··· Given data

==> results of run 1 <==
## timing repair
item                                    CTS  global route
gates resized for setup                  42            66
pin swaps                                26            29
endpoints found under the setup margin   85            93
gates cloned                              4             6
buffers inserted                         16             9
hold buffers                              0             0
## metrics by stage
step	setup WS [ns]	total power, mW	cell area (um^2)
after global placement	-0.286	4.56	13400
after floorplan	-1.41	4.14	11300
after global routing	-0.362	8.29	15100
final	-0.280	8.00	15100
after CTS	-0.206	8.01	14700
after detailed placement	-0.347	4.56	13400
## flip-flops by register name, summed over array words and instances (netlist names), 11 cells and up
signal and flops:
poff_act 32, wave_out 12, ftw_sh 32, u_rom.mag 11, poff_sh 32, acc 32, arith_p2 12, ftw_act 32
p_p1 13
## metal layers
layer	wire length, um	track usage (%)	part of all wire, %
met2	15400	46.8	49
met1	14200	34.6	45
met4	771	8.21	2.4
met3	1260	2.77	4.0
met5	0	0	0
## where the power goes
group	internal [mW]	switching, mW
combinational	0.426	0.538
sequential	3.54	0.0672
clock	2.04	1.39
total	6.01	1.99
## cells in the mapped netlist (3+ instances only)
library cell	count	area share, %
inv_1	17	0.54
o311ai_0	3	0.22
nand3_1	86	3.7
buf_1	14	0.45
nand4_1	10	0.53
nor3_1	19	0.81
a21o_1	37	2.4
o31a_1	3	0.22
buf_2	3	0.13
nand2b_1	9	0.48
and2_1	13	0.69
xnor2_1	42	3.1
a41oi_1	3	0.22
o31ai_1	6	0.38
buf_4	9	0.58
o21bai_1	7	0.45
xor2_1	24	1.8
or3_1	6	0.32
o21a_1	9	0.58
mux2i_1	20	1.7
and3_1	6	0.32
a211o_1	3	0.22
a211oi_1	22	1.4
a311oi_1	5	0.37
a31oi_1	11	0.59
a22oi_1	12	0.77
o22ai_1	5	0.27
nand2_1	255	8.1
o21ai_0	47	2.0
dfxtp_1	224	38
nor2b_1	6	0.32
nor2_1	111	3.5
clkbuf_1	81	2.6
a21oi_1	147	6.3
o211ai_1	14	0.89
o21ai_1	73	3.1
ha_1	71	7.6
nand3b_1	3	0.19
--- src/rtl/pix_ce_gen.sv ---
// pix_ce_gen
//   Pixel-slot divider. A counter runs 0..CLK_DIV-1 and wraps; pix_ce is high
//   for the single sysclk in which the counter sits at CLK_DIV-1, so the
//   first pix_ce after reset release falls on the CLK_DIV-th edge.
// Ports
//   sysclk     in   system clock, rising edge
//   sys_rst_n  in   synchronous active-low reset
//   pix_ce     out  one-sysclk pixel enable

module pix_ce_gen #(
  parameter int CLK_DIV = 2
) (
  input  logic sysclk,
  input  logic sys_rst_n,
  output logic pix_ce
);

  localparam int DIV_W = (CLK_DIV > 1) ? $clog2(CLK_DIV) : 1;
  localparam logic [DIV_W-1:0] DIV_LAST = DIV_W'(CLK_DIV - 1);

  logic [DIV_W-1:0] div_cnt_q;
  logic [DIV_W-1:0] div_cnt_d;

  always_comb begin
    div_cnt_d = div_cnt_q + 1'b1;
    if (div_cnt_q == DIV_LAST) div_cnt_d = '0;
  end

  always_ff @(posedge sysclk) begin
    if (!sys_rst_n) div_cnt_q <= '0;
    else            div_cnt_q <= div_cnt_d;
  end

  assign pix_ce = (div_cnt_q == DIV_LAST);

endmodule
$ cat src/rtl/uart_sync.sv
// Two-flop synchroniser for an asynchronous pad input.
// Reset value is a parameter so idle-high lines come out of reset as idle.
module uart_sync #(
  parameter logic RESET_VAL = 1'b1
) (
  input  logic clk,
  input  logic reset,
  input  logic d,
  output logic q
);
  logic meta;

  always_ff @(posedge clk or posedge reset) begin
    if (reset) begin
      meta <= RESET_VAL;
      q    <= RESET_VAL;
    end else begin
      meta <= d;
      q    <= meta;
    end
  end
endmodule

······

The whole listing should be copied verbatim.

*Solution to the exercise:*
==> results of run 1 <==
## timing repair
item                                    CTS  global route
gates resized for setup                  42            66
pin swaps                                26            29
endpoints found under the setup margin   85            93
gates cloned                              4             6
buffers inserted                         16             9
hold buffers                              0             0
## metrics by stage
step	setup WS [ns]	total power, mW	cell area (um^2)
after global placement	-0.286	4.56	13400
after floorplan	-1.41	4.14	11300
after global routing	-0.362	8.29	15100
final	-0.280	8.00	15100
after CTS	-0.206	8.01	14700
after detailed placement	-0.347	4.56	13400
## flip-flops by register name, summed over array words and instances (netlist names), 11 cells and up
signal and flops:
poff_act 32, wave_out 12, ftw_sh 32, u_rom.mag 11, poff_sh 32, acc 32, arith_p2 12, ftw_act 32
p_p1 13
## metal layers
layer	wire length, um	track usage (%)	part of all wire, %
met2	15400	46.8	49
met1	14200	34.6	45
met4	771	8.21	2.4
met3	1260	2.77	4.0
met5	0	0	0
## where the power goes
group	internal [mW]	switching, mW
combinational	0.426	0.538
sequential	3.54	0.0672
clock	2.04	1.39
total	6.01	1.99
## cells in the mapped netlist (3+ instances only)
library cell	count	area share, %
inv_1	17	0.54
o311ai_0	3	0.22
nand3_1	86	3.7
buf_1	14	0.45
nand4_1	10	0.53
nor3_1	19	0.81
a21o_1	37	2.4
o31a_1	3	0.22
buf_2	3	0.13
nand2b_1	9	0.48
and2_1	13	0.69
xnor2_1	42	3.1
a41oi_1	3	0.22
o31ai_1	6	0.38
buf_4	9	0.58
o21bai_1	7	0.45
xor2_1	24	1.8
or3_1	6	0.32
o21a_1	9	0.58
mux2i_1	20	1.7
and3_1	6	0.32
a211o_1	3	0.22
a211oi_1	22	1.4
a311oi_1	5	0.37
a31oi_1	11	0.59
a22oi_1	12	0.77
o22ai_1	5	0.27
nand2_1	255	8.1
o21ai_0	47	2.0
dfxtp_1	224	38
nor2b_1	6	0.32
nor2_1	111	3.5
clkbuf_1	81	2.6
a21oi_1	147	6.3
o211ai_1	14	0.89
o21ai_1	73	3.1
ha_1	71	7.6
nand3b_1	3	0.19
--- src/rtl/pix_ce_gen.sv ---
// pix_ce_gen
//   Pixel-slot divider. A counter runs 0..CLK_DIV-1 and wraps; pix_ce is high
//   for the single sysclk in which the counter sits at CLK_DIV-1, so the
//   first pix_ce after reset release falls on the CLK_DIV-th edge.
// Ports
//   sysclk     in   system clock, rising edge
//   sys_rst_n  in   synchronous active-low reset
//   pix_ce     out  one-sysclk pixel enable

module pix_ce_gen #(
  parameter int CLK_DIV = 2
) (
  input  logic sysclk,
  input  logic sys_rst_n,
  output logic pix_ce
);

  localparam int DIV_W = (CLK_DIV > 1) ? $clog2(CLK_DIV) : 1;
  localparam logic [DIV_W-1:0] DIV_LAST = DIV_W'(CLK_DIV - 1);

  logic [DIV_W-1:0] div_cnt_q;
  logic [DIV_W-1:0] div_cnt_d;

  always_comb begin
    div_cnt_d = div_cnt_q + 1'b1;
    if (div_cnt_q == DIV_LAST) div_cnt_d = '0;
  end

  always_ff @(posedge sysclk) begin
    if (!sys_rst_n) div_cnt_q <= '0;
    else            div_cnt_q <= div_cnt_d;
  end

  assign pix_ce = (div_cnt_q == DIV_LAST);

endmodule
$ cat src/rtl/uart_sync.sv
// Two-flop synchroniser for an asynchronous pad input.
// Reset value is a parameter so idle-high lines come out of reset as idle.
module uart_sync #(
  parameter logic RESET_VAL = 1'b1
) (
  input  logic clk,
  input  logic reset,
  input  logic d,
  output logic q
);
  logic meta;

  always_ff @(posedge clk or posedge reset) begin
    if (reset) begin
      meta <= RESET_VAL;
      q    <= RESET_VAL;
    end else begin
      meta <= d;
      q    <= meta;
    end
  end
endmodule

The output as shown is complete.